Seriously, you are not understanding that the book is for mature audiences and will be clearly labeled as such. Parents who allow their little gamers to purchase such a book without checking it first are BAD PARENTS. It is by this complete and utter deep-rooted psychological failure by people to accept responsibility for themselves as PARENTS that we continue to see these misguided pro-censorship "childproof the world" campaigns threaten everything that is fun in this world for us adults. This world is run by adults and should be enjoyed by adults. Kids are just along for the ride... It's solely the parent's job to "protect them." Not the author. Not the publisher. Not the corporation that owns the publisher. And certainly not the government. They can't even balance the budget; how are they supposed to do anything right?

I note you are from Canada, land of censorship. Canada has the most aggresive and restrictive censorship policies in the free world, wores than the notorious UK. All mail is routed to one destination for "inspection" where goose-steppin' customs goons can't wait to steal their citizen's money by jacking all their "objectionable" foreign products, like books and movies. Canada recently put a guy in jail in one of the worst travesties of justice ever committed (involving a conspiracy by the police and prosecutors) because the guy made videos with and for adults featuring naked girls undergoing simulated (CGI) gunshot wounds. Nothing you couldn't see in an R-rated movie, but Canada threw the guy in jail, bankrupted him trying to defend himself, and stole the copyrights to all his films in a settlement saying his life's work could never be released again or he'd go back to jail. Nice country you got there. The poor guy can't even move to America now because he's got a "criminal" record, so he's a virtual prisoner of the Canadian regime for the rest of his life, without ever having committed a crime. Lovely; the Nazis would be proud. 

Your complacency and apparent endorsement of your corrupt political and judicial system is horrifying. What if they made gaming or one of your other hobbies illegal? Or your religion? Or your chosen career? You'd be next on their hit list and would have only yourself to blame when the jackboots kick in your door. 
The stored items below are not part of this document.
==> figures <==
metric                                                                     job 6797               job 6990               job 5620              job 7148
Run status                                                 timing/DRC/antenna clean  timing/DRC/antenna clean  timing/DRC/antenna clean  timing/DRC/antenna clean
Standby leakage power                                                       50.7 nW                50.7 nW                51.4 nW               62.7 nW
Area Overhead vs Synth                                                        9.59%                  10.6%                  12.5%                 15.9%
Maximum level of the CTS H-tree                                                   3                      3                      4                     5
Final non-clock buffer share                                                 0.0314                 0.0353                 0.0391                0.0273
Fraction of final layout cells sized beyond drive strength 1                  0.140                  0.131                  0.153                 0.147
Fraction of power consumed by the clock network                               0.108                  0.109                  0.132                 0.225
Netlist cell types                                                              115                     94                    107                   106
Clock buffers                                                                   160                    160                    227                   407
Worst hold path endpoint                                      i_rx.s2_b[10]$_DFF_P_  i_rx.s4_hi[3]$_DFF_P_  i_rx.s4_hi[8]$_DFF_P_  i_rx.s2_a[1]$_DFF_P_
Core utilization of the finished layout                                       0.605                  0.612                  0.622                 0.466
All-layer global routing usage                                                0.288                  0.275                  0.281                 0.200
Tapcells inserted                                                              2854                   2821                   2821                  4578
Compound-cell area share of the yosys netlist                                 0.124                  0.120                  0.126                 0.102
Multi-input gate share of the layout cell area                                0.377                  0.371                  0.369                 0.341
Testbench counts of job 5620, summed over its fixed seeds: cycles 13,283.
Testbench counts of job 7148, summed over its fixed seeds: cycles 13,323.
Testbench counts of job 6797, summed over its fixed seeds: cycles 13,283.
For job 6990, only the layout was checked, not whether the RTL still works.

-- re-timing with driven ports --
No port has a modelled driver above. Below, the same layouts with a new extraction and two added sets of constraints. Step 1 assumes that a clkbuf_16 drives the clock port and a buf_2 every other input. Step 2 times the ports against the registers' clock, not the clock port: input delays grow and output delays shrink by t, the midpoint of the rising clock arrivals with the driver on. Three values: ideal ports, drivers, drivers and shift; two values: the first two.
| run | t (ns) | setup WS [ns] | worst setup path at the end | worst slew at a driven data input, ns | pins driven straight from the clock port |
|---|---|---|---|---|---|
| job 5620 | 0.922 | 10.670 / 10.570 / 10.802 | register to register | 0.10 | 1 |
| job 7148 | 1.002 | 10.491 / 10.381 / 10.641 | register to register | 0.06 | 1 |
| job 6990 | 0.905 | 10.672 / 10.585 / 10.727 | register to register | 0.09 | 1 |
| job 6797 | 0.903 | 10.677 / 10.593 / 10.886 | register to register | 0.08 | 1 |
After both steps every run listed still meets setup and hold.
Background: an optimization exercise with open tools, aiming at small area and a short achievable clock period. Do not read the settings as production practice.
Where RTL was checked, it was by simulation tests only, not by an equivalence proof against the original.
Power is estimated from default activity; no workload was simulated.

==> 05-20 <==
// coef_dot_product
module coef_dot_product (
    input  wire          i_clk,
    input  wire          i_sync_rst,
    input  wire          s_awvalid,
    input  wire [31:0]   s_awaddr,
    output wire          s_awready,
    input  wire          s_wvalid,
    input  wire [31:0]   s_wdata,
    input  wire [3:0]    s_wstrb,
    output wire          s_wready,
    output wire          s_bvalid,
    output wire [1:0]    s_bresp,
    input  wire          s_bready,
    input  wire          s_arvalid,
    input  wire [31:0]   s_araddr,
    output wire          s_arready,
    output wire          s_rvalid,
    output wire [31:0]   s_rdata,
    output wire [1:0]    s_rresp,
    input  wire          s_rready,
    input  wire [127:0]  i_vec,
    input  wire          i_vec_valid,
    output wire [31:0]   o_prod,
    output wire          o_prod_valid
);
==> module axil_write_channel, before the edit <==
module axil_write_channel (
    input  wire          i_clk,
    input  wire          i_sync_rst,
    input  wire          i_awvalid,
    input  wire [31:0]   i_awaddr,
    input  wire          i_wvalid,
    input  wire [31:0]   i_wdata,
    input  wire [3:0]    i_wstrb,
    input  wire          i_bready,
    output wire          o_awready,
    output wire          o_wready,
    output wire          o_bvalid,
    output wire [1:0]    o_bresp,
    output reg           o_wr_en,
    output reg  [1:0]    o_wr_idx,
    output reg  [31:0]   o_wr_data,
    output reg  [3:0]    o_wr_strb
);
    reg  r_bvalid;
    reg  r_bslverr;
    wire ready    = ~r_bvalid;
    wire wr_hs    = i_awvalid & i_wvalid & ready;
    wire in_range = (i_awaddr[31:4] == 28'd0);
    assign o_awready = ready;
    assign o_wready  = ready;
    assign o_bvalid  = r_bvalid;
    assign o_bresp   = {r_bslverr, 1'b0};
    always @(posedge i_clk) begin
        if (i_sync_rst) begin
            r_bvalid <= 1'b0;
            o_wr_en  <= 1'b0;
        end else begin
            if (wr_hs)         r_bvalid <= 1'b1;
            else if (i_bready) r_bvalid <= 1'b0;
            o_wr_en <= wr_hs & in_range;
        end
    end
    always @(posedge i_clk) begin
        if (wr_hs) r_bslverr <= ~in_range;
    end
    always @(posedge i_clk) begin
        o_wr_idx  <= i_awaddr[3:2];
        o_wr_data <= i_wdata;
        o_wr_strb <= i_wstrb;
    end
endmodule
==> module axil_read_channel, before the edit <==
module axil_read_channel (
    input  wire          i_clk,
    input  wire          i_sync_rst,
    input  wire          i_arvalid,
    input  wire [31:0]   i_araddr,
    input  wire          i_rready,
    output wire          o_arready,
    output wire          o_rvalid,
    output wire [31:0]   o_rdata,
    output wire [1:0]    o_rresp,
    input  wire          i_wr_pend,
    input  wire [127:0]  i_coefs
);
    reg         r_rvalid;
    reg  [31:0] r_rdata;
    reg         r_rslverr;
    wire ready    = ~r_rvalid & ~i_wr_pend;
    wire rd_hs    = i_arvalid & ready;
    wire in_range = (i_araddr[31:4] == 28'd0);
    assign o_arready = ready;
    assign o_rvalid  = r_rvalid;
    assign o_rdata   = r_rdata;
    assign o_rresp   = {r_rslverr, 1'b0};
    always @(posedge i_clk) begin
        if (i_sync_rst)    r_rvalid <= 1'b0;
        else if (rd_hs)    r_rvalid <= 1'b1;
        else if (i_rready) r_rvalid <= 1'b0;
    end
    always @(posedge i_clk) begin
        if (!r_rvalid) begin
            r_rdata   <= in_range ? i_coefs[32*i_araddr[3:2] +: 32] : 32'd0;
            r_rslverr <= ~in_range;
        end
    end
endmodule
Canada is no friend to free speech, and your misguided opinions about what we can and cannot read in America are extremely dangerous. Freedom of speech is one of our most important rights here. You stick to your repressive Canada where the government does your thinking for you; I'll take the USA any day (even with the current administration, lol).

BLAME CANADA!


----------



## tetsujin28 (Jul 2, 2003)

GKestrel said:
			
		

> *The topic of the moment seems to be The Book of Erotic Fantasy.  *



 Really? Never heard of it.


----------



## talinthas (Jul 2, 2003)

this was the topic of months ago, really.


----------



## takyris (Jul 2, 2003)

Fusangite, I respect your point, but in that respect, it's no different than a player who wants to use his Dazzling Swashbuckler PrC in what the DM sees as a grim, gritty campaign.  Every splatbook, from what I remember, has a big thing at the front that reads "You do NOT automatically get to put this into your game -- your DM is the sole arbiter of whether or not this gets in, whether or not this gets modified, and whether or not you can use it," or words to that effect.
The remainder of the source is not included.